The results described above demonstrate that TGF-β plays a pivotal role in the EMT and subsequent cancer cell invasion. In order to survive and adapt to stressful environments, stromal cells secrete cytokines that allow them to avoid detection by the immune system, thus promoting the development of inflammation-related cancer. Furthermore, invasion and metastasis are crucial biological processes of malignant tumors. During the progression to metastasis, the EMT allows cancer cells to acquire mesenchymal-like characteristics that enhance invasiveness.
For decades, the transcription factor HIF-1α has been implicated in cell survival, the EMT, and anticancer drug resistance (33,34). Therefore, HIF-1α is an attractive target for chemopreventive agents. Under normoxic conditions, HIF-1α is activated by hormones, cytokines, and other signaling molecules (33,35). The mechanism underlying cytokine-induced HIF-1α expression is different from that by which it is upregulated during hypoxia. Growth factor-mediated HIF-1α activation is associated with increased protein synthesis and reduced protein degradation via regulation of PI3K and MAPK signaling (36–39), in accordance with our observation that TGF-β mediated HIF-1α expression in the cancer cells tested in our study. In contrast, hypoxia-mediated HIF-1α expression is usually achieved by decreasing HIF-1α degradation and blocking recognition of HIF-1α by E3 ligase VHL (33).
Numerous studies have demonstrated that the stability of Snail is regulated primarily by Akt/GSK3β and NF-κB (19,40,41). We found that Rha decreased the stability of Snail by suppressing PI3K/Akt/mTOR signaling. Snail-mediated FN upregulation and E-cadherin downregulation are hallmarks of the EMT. In addition, activation of PI3K/Akt signaling has been reported as a characteristic of EMT (42,43). Our results indicate that the ubiquitin-protea-some pathway was involved in regulating turnover of HIF-1α and Snail in diverse cell lines. Furthermore, our findings demonstrate that Snail and HIF-1α were recruited to the 26S proteasome for degradation as a result of Rha exposure. Taken together, our results revealed that Snail is required for TGF-β induced EMT, whereas HIF-1α is not.
The present study demonstrates that Snail plays a pivotal role in TGF-β mediated EMT and is associated with TGF-β-driven cell invasion. Based on these results, we have identified mechanisms that underlie the effects of Rha on TGF-β and HIF-1α signaling in cancer cells. First, Rha inhibited TGF-β-triggered invasion.

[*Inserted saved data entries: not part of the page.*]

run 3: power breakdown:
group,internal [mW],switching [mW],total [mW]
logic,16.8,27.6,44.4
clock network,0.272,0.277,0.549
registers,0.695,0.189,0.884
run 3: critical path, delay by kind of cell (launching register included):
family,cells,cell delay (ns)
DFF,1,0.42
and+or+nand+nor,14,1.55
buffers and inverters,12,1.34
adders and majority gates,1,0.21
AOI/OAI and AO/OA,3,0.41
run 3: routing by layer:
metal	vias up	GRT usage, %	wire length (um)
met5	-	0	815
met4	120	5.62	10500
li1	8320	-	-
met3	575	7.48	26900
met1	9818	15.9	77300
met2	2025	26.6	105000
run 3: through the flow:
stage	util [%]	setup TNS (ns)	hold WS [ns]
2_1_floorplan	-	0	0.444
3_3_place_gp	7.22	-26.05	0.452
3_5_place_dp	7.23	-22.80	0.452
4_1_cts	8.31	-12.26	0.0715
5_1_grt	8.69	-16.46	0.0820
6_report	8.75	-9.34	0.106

Second, Rha, like LY, strongly inhibited TGF-β-induced EMT via PI3K/Akt/mTOR signaling (Fig. 6C). Therefore, targeting PI3K/Akt/mTOR and HIF-1α could be useful therapeutic strategies for preventing tumor metastasis (Fig. 6D). Our experiments demonstrated the link between PI3K/Akt/mTOR signaling and TGF-β, which can be regulated by Rha. We showed that Rha increased proteolytic degradation of HIF-1α and suppressed TGF-β-mediated EMT. Our results demonstrate for the first time that Rha inhibits cancer progression and metastasis by suppressing the EMT via regulation of the PI3K/Akt/mTOR pathway. Additionally, Rha was found to reduce HIF-1α protein expression in a dose-dependent manner. Given the multiple functions of Rha, future studies should be aimed at confirming its potential as a chemopreventive agent.